Thermal Conductivity of FluidHe3andHe4at Temperatures between 1.5 and 4.0° K and for Pressures up to 34 atm

Abstract

Measurements of the thermal-conductivity coefficient $\kappa$ are reported for liquid ${\mathrm{He}}^4$ I between 1.77 and 3.95°K, for fluid ${\mathrm{He}}^3$ between 1.5 and 3.95°K, both at pressures up to 34 atm, and for gaseous ${\mathrm{He}}^3$ and ${\mathrm{He}}^4$ between 1.5 and 3.95°K at ∼10 Torr. Special attention is given the liquid-vapor critical region of ${\mathrm{He}}^3$ and the $\lambda$-transition line of ${\mathrm{He}}^4$. Corrections for effects of thermal boundary resistance and convection are discussed for the fixed-separation parallel-plate apparatus used for these experiments. Taking into account these corrections, the over-all accuracy of the data is considered to be better than ±3%, though the precision is better than ±1%. Away from the singular regions ${\left(\frac{\partial \kappa }{\partial T}\right)}_P$ is anomalously positive and increases with pressure for both ${\mathrm{He}}^3$ and ${\mathrm{He}}^4$. Isobars of $\kappa$ for ${\mathrm{He}}^4$ I pass through shallow minima and then rise sharply as the $\lambda$ line is approached from higher temperature.
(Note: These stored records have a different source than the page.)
**src/rtl/alu_pkg.sv**
```systemverilog
package alu_pkg;
  localparam int XLEN  = 32;
  localparam int NFLAG = 4;
  localparam int CTLW  = XLEN - NFLAG;
  localparam int OPW   = 3;
  localparam int MSB   = XLEN - 1;

  typedef enum logic [OPW-1:0] {
    OP_ADD = 3'd0,
    OP_SUB = 3'd1,
    OP_CMP = 3'd2,
    OP_AND = 3'd3,
    OP_ORR = 3'd4,
    OP_EOR = 3'd5
  } alu_op_e;

  typedef struct packed {
    logic n;
    logic z;
    logic c;
    logic v;
  } nzcv_t;

  // adder with carry in, carry out at bit XLEN
  function automatic logic [XLEN:0] wide_add(input logic [XLEN-1:0] x,
                                             input logic [XLEN-1:0] y,
                                             input logic            cin);
    return {1'b0, x} + {1'b0, y} + {{XLEN{1'b0}}, cin};
  endfunction

  // signed overflow: same-sign inputs giving a sign-flipped sum
  function automatic logic sgn_ovf(input logic [XLEN-1:0] x,
                                   input logic [XLEN-1:0] y,
                                   input logic [XLEN-1:0] r);
    return (x[MSB] == y[MSB]) && (r[MSB] != x[MSB]);
  endfunction

  function automatic logic is_zero(input logic [XLEN-1:0] r);
    return (r == '0);
  endfunction
endpackage

```
**src/rtl/alu_core.sv**
```systemverilog
module alu_core
  import alu_pkg::*;
(
  input  logic [XLEN-1:0] a,
  input  logic [XLEN-1:0] b,
  input  logic [OPW-1:0]  op,
  input  nzcv_t           flags_q,
  output logic [XLEN-1:0] res,
  output logic            res_we,
  output nzcv_t           flags_d,
  output logic            arith_op,
  output logic            logic_op,
  output logic            cmp_op
);
  logic            sub_mode;
  logic [XLEN-1:0] b_eff;
  logic [XLEN:0]   sum;

  assign sub_mode = (op == OP_SUB) || (op == OP_CMP);
  assign b_eff    = sub_mode ? ~b : b;
  assign sum      = wide_add(a, b_eff, sub_mode);

  always_comb begin
    res      = '0;
    res_we   = 1'b0;
    arith_op = 1'b0;
    logic_op = 1'b0;
    cmp_op   = 1'b0;
    case (op)
      OP_ADD, OP_SUB: begin
        res      = sum[XLEN-1:0];
        res_we   = 1'b1;
        arith_op = 1'b1;
      end
      OP_CMP: begin
        res      = sum[XLEN-1:0];
        arith_op = 1'b1;
        cmp_op   = 1'b1;
      end
      OP_AND: begin res = a & b; res_we = 1'b1; logic_op = 1'b1; end
      OP_ORR: begin res = a | b; res_we = 1'b1; logic_op = 1'b1; end
      OP_EOR: begin res = a ^ b; res_we = 1'b1; logic_op = 1'b1; end
      default: ;
    endcase
  end

  always_comb begin
    flags_d.n = res[MSB];
    flags_d.z = is_zero(res);
    flags_d.c = arith_op ? sum[XLEN] : flags_q.c;
    flags_d.v = arith_op ? sgn_ovf(a, b_eff, sum[XLEN-1:0]) : flags_q.v;
  end
endmodule

```
**src/rtl/status_reg.sv**
```systemverilog
module status_reg
  import alu_pkg::*;
(
  input  logic            clk,
  input  logic            rst_n,
  input  logic            flag_we,
  input  nzcv_t           flag_nxt,
  input  logic            ctl_we,
  input  logic [CTLW-1:0] ctl_nxt,
  output nzcv_t           flag_q,
  output logic [CTLW-1:0] ctl_q
);
  always_ff @(posedge clk or negedge rst_n) begin
    if (!rst_n)       flag_q <= '0;
    else if (flag_we) flag_q <= flag_nxt;
  end

  always_ff @(posedge clk or negedge rst_n) begin
    if (!rst_n)      ctl_q <= '0;
    else if (ctl_we) ctl_q <= ctl_nxt;
  end
endmodule

```
**src/rtl/cond_eval.sv**
```systemverilog
module cond_eval (
  input  logic z_flag,
  input  logic sel_ne,
  output logic holds
);
  assign holds = sel_ne ? ~z_flag : z_flag;
endmodule

```
**src/rtl/alu_status_unit.sv**
```systemverilog
module alu_status_unit
  import alu_pkg::*;
(
  input  logic                 clk,
  input  logic                 rst_n,
  input  logic [XLEN-1:0]      op_a,
  input  logic [XLEN-1:0]      op_b,
  input  logic [OPW-1:0]       op_code,
  input  logic                 set_flags,
  input  logic                 ctl_wr,
  input  logic [CTLW-1:0]      ctl_wdata,
  input  logic                 cond_sel,
  output logic [XLEN-1:0]      result,
  output logic                 result_we,
  output logic [XLEN-1:0]      status,
  output logic                 cond_true
);
  nzcv_t           flags_q;
  nzcv_t           flags_d;
  logic [CTLW-1:0] ctl_q;
  logic            arith_evt;
  logic            logic_evt;
  logic            cmp_evt;
  logic            flag_upd_evt;

  alu_core u_core (
    .a        (op_a),
    .b        (op_b),
    .op       (op_code),
    .flags_q  (flags_q),
    .res      (result),
    .res_we   (result_we),
    .flags_d  (flags_d),
    .arith_op (arith_evt),
    .logic_op (logic_evt),
    .cmp_op   (cmp_evt)
  );

  // compare always refreshes flags; others need set_flags
  assign flag_upd_evt = cmp_evt || (set_flags && (arith_evt || logic_evt));

  status_reg u_stat (
    .clk      (clk),
    .rst_n    (rst_n),
    .flag_we  (flag_upd_evt),
    .flag_nxt (flags_d),
    .ctl_we   (ctl_wr),
    .ctl_nxt  (ctl_wdata),
    .flag_q   (flags_q),
    .ctl_q    (ctl_q)
  );

  assign status = {flags_q, ctl_q};

  cond_eval u_cond (
    .z_flag (flags_q.z),
    .sel_ne (cond_sel),
    .holds  (cond_true)
  );
endmodule

```
**config.mk**
```make
export PLATFORM = sky130hd
export DESIGN_NAME = alu_status_unit
export DESIGN_NICKNAME = d
export VERILOG_FILES = /design/src/rtl/alu_pkg.sv /design/src/rtl/alu_core.sv /design/src/rtl/status_reg.sv /design/src/rtl/cond_eval.sv /design/src/rtl/alu_status_unit.sv
export SDC_FILE = /design/constraint.sdc
export NUM_CORES = 1
export LEC_CHECK = 0
export ABC_AREA = 0
export BUFFER_PORTS_ARGS = -buffer_cell sky130_fd_sc_hd__buf_2
export CAP_MARGIN = 10
export CORE_ASPECT_RATIO = 2
export CORE_MARGIN = 5
export CORE_UTILIZATION = 51
export DETAILED_ROUTE_END_ITERATION = 16
export PLACE_DENSITY = 0.79
export SYNTH_ARGS = -nofsm -noshare
export SYNTH_HDL_FRONTEND = slang
export SYNTH_SLANG_ARGS = --single-unit
```
**constraint.sdc**
```tcl
create_clock -name clk -period 10 [get_ports clk]
set_clock_uncertainty 0.05 [all_clocks]
set_input_delay 0.5 -clock clk [delete_from_list [all_inputs] [get_ports clk]]
set_output_delay 0.5 -clock clk [all_outputs]
set_load 0.01 [all_outputs]
```
# Yosys cells after proc, flatten, opt, wreduce, memory -nomap -nowiden
# Index checks and enable logic that the tools add are counted.
[word_totals]
regBits = 32
out_inout_bits = 66
inputBits = 100
[classes]
n_eq_ne = 7
addsub = 2
n_bitwise = 5
reduce_logical = 11
n_mux = 7
[op_table]
columns = ["cell", "count"]
rows = [
  ["case mux 32 bit (4 select lines)", 1],
  ["adder 32 x 32 -> 33 bit", 1],
  ["adder 33 x 1 -> 33 bit", 1],
  ["bitwise AND 32 bit", 1],
  ["logical NOT 32 bit", 1],
  ["2-to-1 mux 32 bit", 1],
  ["inverter 32 bit", 1],
  ["OR 32 bit", 1],
  ["XOR 32 bit", 1],
  ["== test 3 x 2 -> 1 bit (second input constant)", 2],
  ["== test 3 bit (second input constant)", 2],
  ["OR reduction 3 bit", 2],
  ["2-to-1 mux 1 bit", 5],
  ["OR reduction 5 bit", 1],
  ["== test 3 x 1 -> 1 bit (second input constant)", 1],
  ["logical NOT 3 bit", 1],
  ["logical OR 1 bit", 3],
  ["logical AND 1 bit", 2],
  ["AND reduction 2 bit", 1],
  ["== test 1 bit", 1],
  ["!= test 1 bit", 1],
  ["inverter 1 bit", 1],
]

# Longest topological paths before layout
[logic_depth]
word_depth = 7
depth_mapped = 18
depth_no_buf = 16

# By module
# A second synthesis with hierarchy kept.
[hier_totals]
cells_unflattened = 665
area_unflattened_um2 = 5429.0
[by_module_without_submodules]
columns = ["mod", "seq_area_each_um2", "area_each_um2", "cells_per_inst", "instances"]
rows = [
  ["alu_core", 0.0, 4121.5, 595, 1],
  ["status_reg", 800.8, 1287.5, 67, 1],
  ["alu_status_unit", 0.0, 11.3, 2, 1],
  ["cond_eval", 0.0, 8.8, 1, 1],
]

# Worst setup path after synthesis
# OpenSTA, ideal clock, no wires.
[synth_path]
path_kind = "input to register"
from = "input port op_code[2]"
to = "register u_stat.flag_q[2] (netlist name)"
path_slack_ps = 5596
setup_time_ps = 104
arrival_time_ps = 4250
t_required_ps = 9846
path_buffers = 3
cell_stages = 17
path_cell_list = "buf_6 buf_2 nor2_1 buf_1 xnor2_1 ha_1 a21oi_1 a21oi_1 o21ai_1 and2_1 o2111ai_1 nand3b_1 or4_1 or4_1 nor4_2 nand4b_1 o41ai_2"
[synth_via]
elab_chain_cells = 7
[synth_lines]
columns = ["element", "line", "rtl"]
rows = [
  ["start, declared", "alu_status_unit.sv:8", "input logic [OPW-1:0] op_code,"],
  ["== test 3 x 1 -> 1 bit / == test 3 x 2 -> 1 bit (equally long branches)", "alu_core.sv:19, alu_core.sv:29", ""],
  ["logical OR 1 bit", "alu_core.sv:19", "assign sub_mode = (op == OP_SUB) || (op == OP_CMP);"],
  ["2-to-1 mux 32 bit", "alu_core.sv:20", "assign b_eff = sub_mode ? ~b : b;"],
  ["adder 32 x 32 -> 33 bit", "alu_pkg.sv:28", "return {1'b0, x} + {1'b0, y} + {{XLEN{1'b0}}, cin};"],
  ["adder 33 x 1 -> 33 bit", "alu_pkg.sv:28", ""],
  ["case mux 32 bit (4 select lines) (*)", "alu_core.sv:29", "case (op)"],
  ["named net result[12]", "alu_status_unit.sv:13", "output logic [XLEN-1:0] result,"],
  ["logical NOT 32 bit (*)", "alu_pkg.sv:39", "return (r == '0);"],
  ["end signal, assigned", "status_reg.sv:15", "else if (flag_we) flag_q <= flag_nxt;"],
  ["end, declared", "status_reg.sv:10", "output nzcv_t flag_q,"],
]
# Mark *: on every way through the listed nets, which the timed path passes. The rest lies on a longest branch.
# A chain may end at the register's enable or synchronous reset.

# Final worst setup path
[layout_path]
from = "input port op_code[0]"
to = "output port result[31]"
[layout_via]
elab_chain_cells = 6
[layout_lines]
columns = ["element", "line"]
rows = [
  ["== test 3 x 1 -> 1 bit / == test 3 x 2 -> 1 bit (equally long branches)", "alu_core.sv:19, alu_core.sv:29"],
  ["logical OR 1 bit", "alu_core.sv:19"],
  ["2-to-1 mux 32 bit", "alu_core.sv:20"],
  ["adder 32 x 32 -> 33 bit", "alu_pkg.sv:28"],
  ["adder 33 x 1 -> 33 bit", "alu_pkg.sv:28"],
  ["case mux 32 bit (4 select lines) (*)", "alu_core.sv:29"],
  ["end, declared", "alu_status_unit.sv:13"],
]
# Mark *: on every way between the ends. The rest lies on a longest branch, timed or not.

==> flow_metrics.py <==
metrics = {
    "global_route": {
        "antenna_found_initial": 1,
        "grtUsageTotal_pct": 24.8,
        "grt_start_max_net_pins": 70,
        "gr-total-overflow": 0,
        "grt_pass1_vias": 5620,
        "grt_pass1_wl_mm": 26.6,
    },
    "floorplan": {
        "fp.dieH_um": 157,
        "io_pins": 166,
        "num_rows": 53,
        "coreArea_um2": 10500,
        "die_w_um": 83.4,
        "initial_core_util_pct": 52.1,
        "die-area_um2": 13100,
    },
    "sta": {
        "fmax_ghz": 0.180,
        "finalSetupViolations": 0,
        "report.final.slew_viol_count": 0,
        "rsz0062_at_grt": "false",
        "timing.final.ws_setup_ns": 4.43,
        "post-route-period-util_pct": 55.7,
        "maxSlewHeadroom_pct": 25.8,
        "hold_violations": 0,
        "timing.hold.ws_ns": 0.211,
        "tns_ns": 0,
        "worstMarginPinSlew_ns": 1.11,
        "period_needed_ns": 5.57,
    },
    "synthesis": {
        "synth_cells": 690,
        "syn-num-nets": 890,
        "synth-seq-area-share_pct": 14.6,
        "synth_seq_cells": 32,
        "netlist_area_um2": 5490,
        "synthFlopType": "dfrtp_1",
        "synth_edf_count": 0,
        "synth-warning-count": 0,
        "synth_async_sr_flop_share_pct": 100,
        "synth_cell_types": 67,
        "postSynthAreaPerCell_um2": 7.96,
    },
    "power_and_ir_drop": {
        "p_leak_nw": 3.35,
        "p_sw_uw": 328,
        "vdd_drop_max_uv": 127,
        "seq_power_share_pct": 19.5,
        "combPwrFrac_pct": 58.7,
        "switching_share_pct": 42.4,
        "clkPwrFrac_pct": 21.8,
        "power.internal_uw": 446,
        "powerDensity_nw_per_um2": 119,
    },
    "critical_path": {
        "ff2ff_path_depth": 4,
        "cp-end-kind": "primary output",
        "crit_slowest_cell": "buf_4",
        "cp_num_buf_inv": 4,
        "cp_cell_sequence": "buf_2, buf_4, xnor2_2, nor2_4, buf_4, xnor2_1, ha_1, a21oi_1, o211ai_1, a221oi_1, o221ai_1, a21oi_1, o21ai_1, a21oi_1, mux2i_1, o221ai_1, buf_2",
        "ff2ff_setup_slack_ns": 9.03,
        "path_class": "in -> out",
        "reg2reg_to": "u_stat.flag_q[3]$_DFFE_PN0N_",
        "slowest_delay_ns": 0.52,
        "worstPathArrival_ns": 5.02,
        "cp_max_fo": 69,
        "cp_common_cell": "a21oi_1",
        "cp.required_ns": 9.45,
        "critPathLaunchType": "input port",
        "rr_startpoint": "u_stat.flag_q[3]$_DFFE_PN0N_",
        "crit_family": "compound AO/OA/AOI/OAI gates",
    },
    "clock_tree": {
        "root_buffer": "clkbuf_16",
        "cts.path.max_buffers": 2,
        "clkLatencyLatePin_ns": 0.27,
        "post_cts_buffers": 0,
        "clk_pin_slew_ns": 0.05,
        "cts_inserted_buffers": 5,
        "h-tree-depth": 2,
        "cts_resized": 0,
        "ctsHoldBuffers": 0,
        "clock_sinks": 32,
        "cts_tree": "built",
    },
    "drt": {
        "vias_per_cell": 5.74,
        "drtAntennaViolNets": 0,
        "drc": 0,
        "routed_wl_mm": 16.4,
        "via_count": 5575,
        "drt_iter0_markers": 213,
        "wl_per_cell_um": 16.9,
        "dr.pass1.iters": 8,
    },
    "final_layout": {
        "seq_area_um2": 801,
        "instances_no_fill": 971,
        "area_delta_synth_final_pct": 18.8,
        "multi_input_area_um2": 4250,
        "final_common_cell": "buf_2",
        "nFillCells": 981,
        "layout_common_cells": "165 x buf_2, 99 x ha_1, 76 x inv_1, 62 x o21ai_0, 61 x nand2_1",
        "nets": 1032,
        "drive_gt1_share_pct": 26.3,
    },
    "placed_design": {
        "place_congestion": 0.924,
        "dp_hpwl_mm": 13.5,
        "dpl_worst_slack_ns": 4.25,
        "io_buffers": 165,
        "placed_cells": 962,
    },
    "run_status": {
        "outcome": "finished, final reports clean",
    },
    "flow_run": {
        "max_cap_viol_count": 0,
    },
    "min_path": {
        "min_path_type": "in -> async",
    },
}
power groups by stage:
stage / Sequential [mW] / Clock, mW / Combinational (mW)
after floorplan: 0.160 / 0 / 0.299
after global placement: 0.152 / 0 / 0.444
after detailed placement: 0.153 / 0 / 0.449
after CTS: 0.151 / 0.172 / 0.452
after global routing: 0.152 / 0.176 / 0.500
final: 0.151 / 0.169 / 0.454
synth_stat cells (5+ instances only):
| cell | instances | area (µm²) |
|---|---|---|
| ha_1 | 99 | 1240 |
| inv_1 | 76 | 285 |
| o21ai_0 | 62 | 310 |
| nand2_1 | 61 | 229 |
| a21oi_1 | 51 | 255 |
| xnor2_1 | 45 | 394 |
| dfrtp_1 | 32 | 801 |
| mux2_2 | 28 | 315 |
| a22oi_1 | 21 | 158 |
| nor2_1 | 20 | 75.1 |
| clkbuf_1 | 19 | 71.3 |
| xor2_1 | 13 | 114 |
| a21o_1 | 12 | 90.1 |
| nor3_1 | 10 | 50.1 |
| nand3_1 | 9 | 45.0 |
| a31oi_1 | 7 | 43.8 |
| nand4_1 | 6 | 37.5 |
| nor2b_1 | 6 | 37.5 |
| o211ai_1 | 5 | 37.5 |
| o221ai_1 | 5 | 43.8 |
| or3_1 | 5 | 31.3 |
through the flow:
stage / cell area [µm²] / utilization, % / power (mW)
floorplan: 5490 / - / 0.458
global placement: 6350 / 60.2 / 0.596
detailed placement: 6350 / 60.2 / 0.602
CTS: 6520 / 61.8 / 0.775
global route: 6520 / 61.8 / 0.829
finish: 6520 / 61.8 / 0.774
worst max-delay path by stage:
stage                from                            to  slack [ns]  depth (start not counted)
2_1_floorplan  op_code[2]  u_stat.flag_q[2]$_DFFE_PN0N_        5.60                         17
5_1_grt        op_code[0]                    result[31]        4.02                         17
3_5_place_dp   op_code[0]  u_stat.flag_q[2]$_DFFE_PN0N_        4.25                         18
6_report       op_code[0]                    result[31]        4.43                         17
4_1_cts        op_code[0]                    result[31]        4.51                         17
3_3_place_gp   op_code[0]  u_stat.flag_q[2]$_DFFE_PN0N_        4.33                         18
worst reg2reg max path: cells and delay by family (launching register included):
kind               cells  cell delay, ns
AOI/OAI and AO/OA      3            0.21
DFF                    1            0.40
and+or+nand+nor        1            0.18
kinds of logic (layout without fill, tap and decap cells):
group           count (synthesis)  after routing  share of synthesized area (%)
xor+xnor                       59             59                           9.55
fa+ha+maj                     100            100                           22.9
flops                          32             32                           14.6
simple gates                  150            150                           13.9
buf+inv                       109            252                           8.23
mux                            32             32                           6.47
other cells                     0              1                              0
compound gates                208            208                           24.3
area by class of cell:
type	instances	area share, %
sequential	32	12.3
clock buffer	5	1.92
tap	137	2.63
multi-input combinational	549	65.1
inverter	76	4.37
timing repair buffer	168	13.0
clock inverter	3	0.652
antenna	1	0.0384
flip-flops by register name, summed over array words and instances, names as in the netlist:
name,cells
u_stat.flag_q,4
u_stat.ctl_q,28
per-layer routing:
metal | GRT usage [%] | wire, µm | share of wire [%] | up-vias
met5 | 0 | 0 | 0 | -
met4 | 16.6 | 1010 | 6.1 | 0
met3 | 3.58 | 1020 | 6.2 | 59
met2 | 47.7 | 8750 | 53 | 211
met1 | 23.9 | 5630 | 34 | 2555
li1 | - | - | - | 2750
Power figures use the tool's default switching activity.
Isotherms of $\kappa$ for ${\mathrm{He}}^3$ in the neighborhood of the critical point display distinct cusps. Scaling laws predict that near the $\lambda$ temperature $T_{\lambda }$ the coefficient $\kappa$ should be proportional to ${(T-T_{\lambda })}^{-\frac{1}{3}}$, and near the critical temperature $T_c$ it should be proportional to ${|T-T_c|}^{-\frac{2}{3}}$; other theories predict $\kappa$ to be proportional to ${|T-T_c|}^{-\frac{1}{2}}$ near $T_c$. The experimental data are found to agree qualitatively, but not quantitatively, with these predictions.